_Exercise brief_.
Write out every line below that contains "clocked".

_Data provided_.
===== src/logic/scr_pkg.sv =====
/*
  Package for the self-clocked converter readout host: timing constants,
  state encodings and the carrier structs shared by the host files.
  Assumes a 20 MHz host clock; times are in nanoseconds.
*/
`default_nettype none
package scr_pkg;
  // ---------------------------------------------------------------
  // Timing
  // ---------------------------------------------------------------
  localparam int CLK_PERIOD_NS         = 50;
  localparam int TRIGGER_HIGH_NS       = 100;   // Kept below trigger_high_max
  localparam int MSB_READY_NS          = 200;   // msb_ready_time, least wait
  localparam int TRIGGER_HIGH_CYC      = (TRIGGER_HIGH_NS / CLK_PERIOD_NS) < 1 ? 1
                                         : TRIGGER_HIGH_NS / CLK_PERIOD_NS;
  localparam int MSB_READY_CYC         = (MSB_READY_NS + CLK_PERIOD_NS - 1) / CLK_PERIOD_NS;
  localparam int SCLK_HALF_CYC         = 2;     // Serial clock half period
  localparam int BURST_PULSES          = 18;
  localparam int HEADER_BITS           = 3;
  localparam int RESULT_BITS           = 16;
  localparam int PHASES                = 3;
  localparam logic [2:0] HEADER_CODE   = 3'h2;  // 010
  // ---------------------------------------------------------------
  // Types
  // ---------------------------------------------------------------
  typedef enum logic [4:0]
  {
    SCR_IDLE  = 5'b0_0001,
    SCR_TRIG  = 5'b0_0010,
    SCR_WAIT  = 5'b0_0100,
    SCR_BURST = 5'b0_1000,
    SCR_DONE  = 5'b1_0000
  } scr_state_type;

  typedef struct packed
  {
    logic        valid;
    logic [15:0] data;
    logic [1:0]  phase;
    logic        header_ok;
  } scr_result_type;

  typedef struct packed
  {
    logic sclk;
    logic trigger;
  } scr_pins_type;
endpackage
`default_nettype wire


===== src/logic/scr_host.sv =====
/*
  Host controller for a self-clocked serial converter: raises the
  conversion trigger, waits the MSB-ready time, bursts 18 serial clock
  pulses and captures the header and 16-bit result on three phases.
  Assumes the converter data line is asynchronous to ref_clk_i.
*/
// Notes on behaviour
// - Host samples data on three phases spaced 90 degrees apart.
// - Host picks the phase whose capture holds the header one correctly.
// - Host drops the trigger before the maximum trigger-high time.
// - Host starts the clock burst only after MSB-ready time.
// - Host gives exactly 18 clock pulses per result before the deadline.
// - Host holds the serial clock high between bursts.
// - First result after power-up is discarded; cycle time must stay bounded.
// - Each converter gets its own alignment capture machine.
`default_nettype none
module scr_host
  import scr_pkg::*;
#(
  parameter int MSB_WAIT = MSB_READY_CYC
)
(
  // Clock and reset
  input  wire logic                 ref_clk_i,
  input  wire logic                 rst_n_i,
  // User request
  input  wire logic                 start_i,
  output logic                      busy_o,
  // Converter pins
  output scr_pkg::scr_pins_type     pins_o,
  input  wire logic                 data_i,
  // Result
  output scr_pkg::scr_result_type   result_o
);
  import scr_pkg::*;

  // ---------------------------------------------------------------
  // Data line synchroniser
  // ---------------------------------------------------------------
  logic data_meta;
  logic data_sync;

  // Two flops before any logic reads the pin
  always_ff @(posedge ref_clk_i or negedge rst_n_i)
  begin
    if (!rst_n_i)
    begin
      data_meta <= 1'b0;
      data_sync <= 1'b0;
    end
    else
    begin
      data_meta <= data_i;
      data_sync <= data_meta;
    end
  end

  // ---------------------------------------------------------------
  // Sequencer
  // ---------------------------------------------------------------
  scr_state_type state;
  scr_state_type next_state;
  logic [7:0]    count;
  logic [7:0]    next_count;
  logic [4:0]    pulses;
  logic [4:0]    next_pulses;
  logic [1:0]    sub;
  logic [1:0]    next_sub;
  logic          sclk;
  logic          next_sclk;
  logic          trigger;
  logic          next_trigger;
  logic          first_seen;
  logic          next_first_seen;
  logic [2:0]    phase_stb;
  logic          cap_start;
  logic          cap_finish;
  scr_result_type cap_result;

  // Next state of the sequencer
  always_comb
  begin
    next_state      = state;
    next_count      = count;
    next_pulses     = pulses;
    next_sub        = sub;
    next_sclk       = sclk;
    next_trigger    = trigger;
    next_first_seen = first_seen;
    phase_stb       = '0;
    cap_start       = 1'b0;
    cap_finish      = 1'b0;
    case (state)
      SCR_IDLE:
      begin
        next_sclk = 1'b1;
        if (start_i)
        begin
          next_trigger = 1'b1;
          next_count   = 8'(TRIGGER_HIGH_CYC - 1);
          cap_start    = 1'b1;
          next_state   = SCR_TRIG;
        end
      end
      SCR_TRIG:
      begin
        if (count == 8'h00)
        begin
          next_trigger = 1'b0;
          next_count   = 8'(MSB_WAIT);
          next_state   = SCR_WAIT;
        end
        else
          next_count = count - 8'h01;
      end
      SCR_WAIT:
      begin
        if (count == 8'h00)
        begin
          next_pulses = '0;
          next_sub    = '0;
          next_state  = SCR_BURST;
        end
        else
          next_count = count - 8'h01;
      end
      SCR_BURST:
      begin
        // Four host cycles per serial period: low, low, high, high
        next_sub = sub + 2'h1;
        if (sub == 2'h0)
          next_sclk = 1'b0;
        if (sub == 2'h2)
          next_sclk = 1'b1;
        // Three sample points across the period
        phase_stb[0] = (sub == 2'h1);
        phase_stb[1] = (sub == 2'h2);
        phase_stb[2] = (sub == 2'h3);
        if (sub == 2'h3)
        begin
          next_pulses = pulses + 5'h01;
          if (pulses == 5'(BURST_PULSES - 1))
            next_state = SCR_DONE;
        end
      end
      SCR_DONE:
      begin
        next_sclk       = 1'b1;
        cap_finish      = 1'b1;
        next_state      = SCR_IDLE;
      end
      default:
        next_state = SCR_IDLE;
    endcase
    // Arm only after the first captured word has gone by unflagged
    if (cap_result.valid)
      next_first_seen = 1'b1;
  end

  // Register the sequencer
  always_ff @(posedge ref_clk_i or negedge rst_n_i)
  begin
    if (!rst_n_i)
    begin
      state      <= SCR_IDLE;
      count      <= '0;
      pulses     <= '0;
      sub        <= '0;
      sclk       <= 1'b1;
      trigger    <= 1'b0;
      first_seen <= 1'b0;
    end
    else
    begin
      state      <= next_state;
      count      <= next_count;
      pulses     <= next_pulses;
      sub        <= next_sub;
      sclk       <= next_sclk;
      trigger    <= next_trigger;
      first_seen <= next_first_seen;
    end
  end

  // ---------------------------------------------------------------
  // Capture, one instance per converter
  // ---------------------------------------------------------------
  scr_phase_capture u_cap
  (
    .ref_clk_i   (ref_clk_i),
    .rst_n_i     (rst_n_i),
    .start_i     (cap_start),
    .phase_stb_i (phase_stb),
    .finish_i    (cap_finish),
    .data_i      (data_sync),
    .result_o    (cap_result)
  );

  // Outputs; the first result after power-up is never flagged valid
  always_comb
  begin
    result_o       = cap_result;
    result_o.valid = cap_result.valid & first_seen;
  end

  assign pins_o         = '{sclk: sclk, trigger: trigger};
  assign busy_o         = (state != SCR_IDLE);
endmodule
`default_nettype wire


===== src/logic/scr_phase_capture.sv =====
/*
  Per-converter alignment capture: samples the data line on three
  phases of the serial clock, finds the header one and assembles
  the result word from the phase that lands inside the valid window.
  Assumes data_i is already synchronised to ref_clk_i and that the
  phase strobes come from the burst generator in the same domain.
*/
`default_nettype none
module scr_phase_capture
  import scr_pkg::*;
(
  // Clock and reset
  input  wire logic                 ref_clk_i,
  input  wire logic                 rst_n_i,
  // Control from the burst generator and the synchronised data line
  input  wire logic                 start_i,
  input  wire logic [2:0]           phase_stb_i,
  input  wire logic                 finish_i,
  input  wire logic                 data_i,
  // Result
  output scr_pkg::scr_result_type   result_o
);
  import scr_pkg::*;

  localparam int SHW = HEADER_BITS + RESULT_BITS;

  logic [SHW-1:0] shift [PHASES];
  logic [SHW-1:0] next_shift [PHASES];
  scr_result_type result;
  scr_result_type next_result;

  // Pick the phase whose capture shows the full 010 header
  function automatic logic [1:0] pick_phase(input logic [2:0] ok);
    if (ok[1])
      pick_phase = 2'h1;
    else if (ok[0])
      pick_phase = 2'h0;
    else
      pick_phase = 2'h2;
  endfunction

  // ---------------------------------------------------------------
  // Shift registers, one per phase
  // ---------------------------------------------------------------
  genvar g;
  generate
    for (g = 0; g < PHASES; g++)
    begin : g_ph
      // Next shift value for this phase
      always_comb
      begin
        next_shift[g] = shift[g];
        if (start_i)
          next_shift[g] = '0;
        else if (phase_stb_i[g])
          next_shift[g] = {shift[g][SHW-2:0], data_i};
      end
      // Register the shift value
      always_ff @(posedge ref_clk_i or negedge rst_n_i)
      begin
        if (!rst_n_i)
          shift[g] <= '0;
        else
          shift[g] <= next_shift[g];
      end
    end
  endgenerate

  // ---------------------------------------------------------------
  // Phase selection and word assembly
  // ---------------------------------------------------------------
  always_comb
  begin
    logic [2:0] ok;
    logic [1:0] sel;
    ok = '0;
    sel = '0;
    next_result = result;
    next_result.valid = 1'b0;
    for (int p = 0; p < PHASES; p++)
      ok[p] = (shift[p][SHW-1 -: HEADER_BITS] == HEADER_CODE);
    sel = pick_phase(ok);
    if (finish_i)
    begin
      next_result.valid     = 1'b1;
      next_result.phase     = sel;
      next_result.header_ok = |ok;
      next_result.data      = shift[sel][RESULT_BITS-1:0];
    end
  end

  // Register the result
  always_ff @(posedge ref_clk_i or negedge rst_n_i)
  begin
    if (!rst_n_i)
      result <= '0;
    else
      result <= next_result;
  end

  assign result_o = result;
endmodule
`default_nettype wire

_Response to this task_.
  Package for the self-clocked converter readout host: timing constants,
  Host controller for a self-clocked serial converter: raises the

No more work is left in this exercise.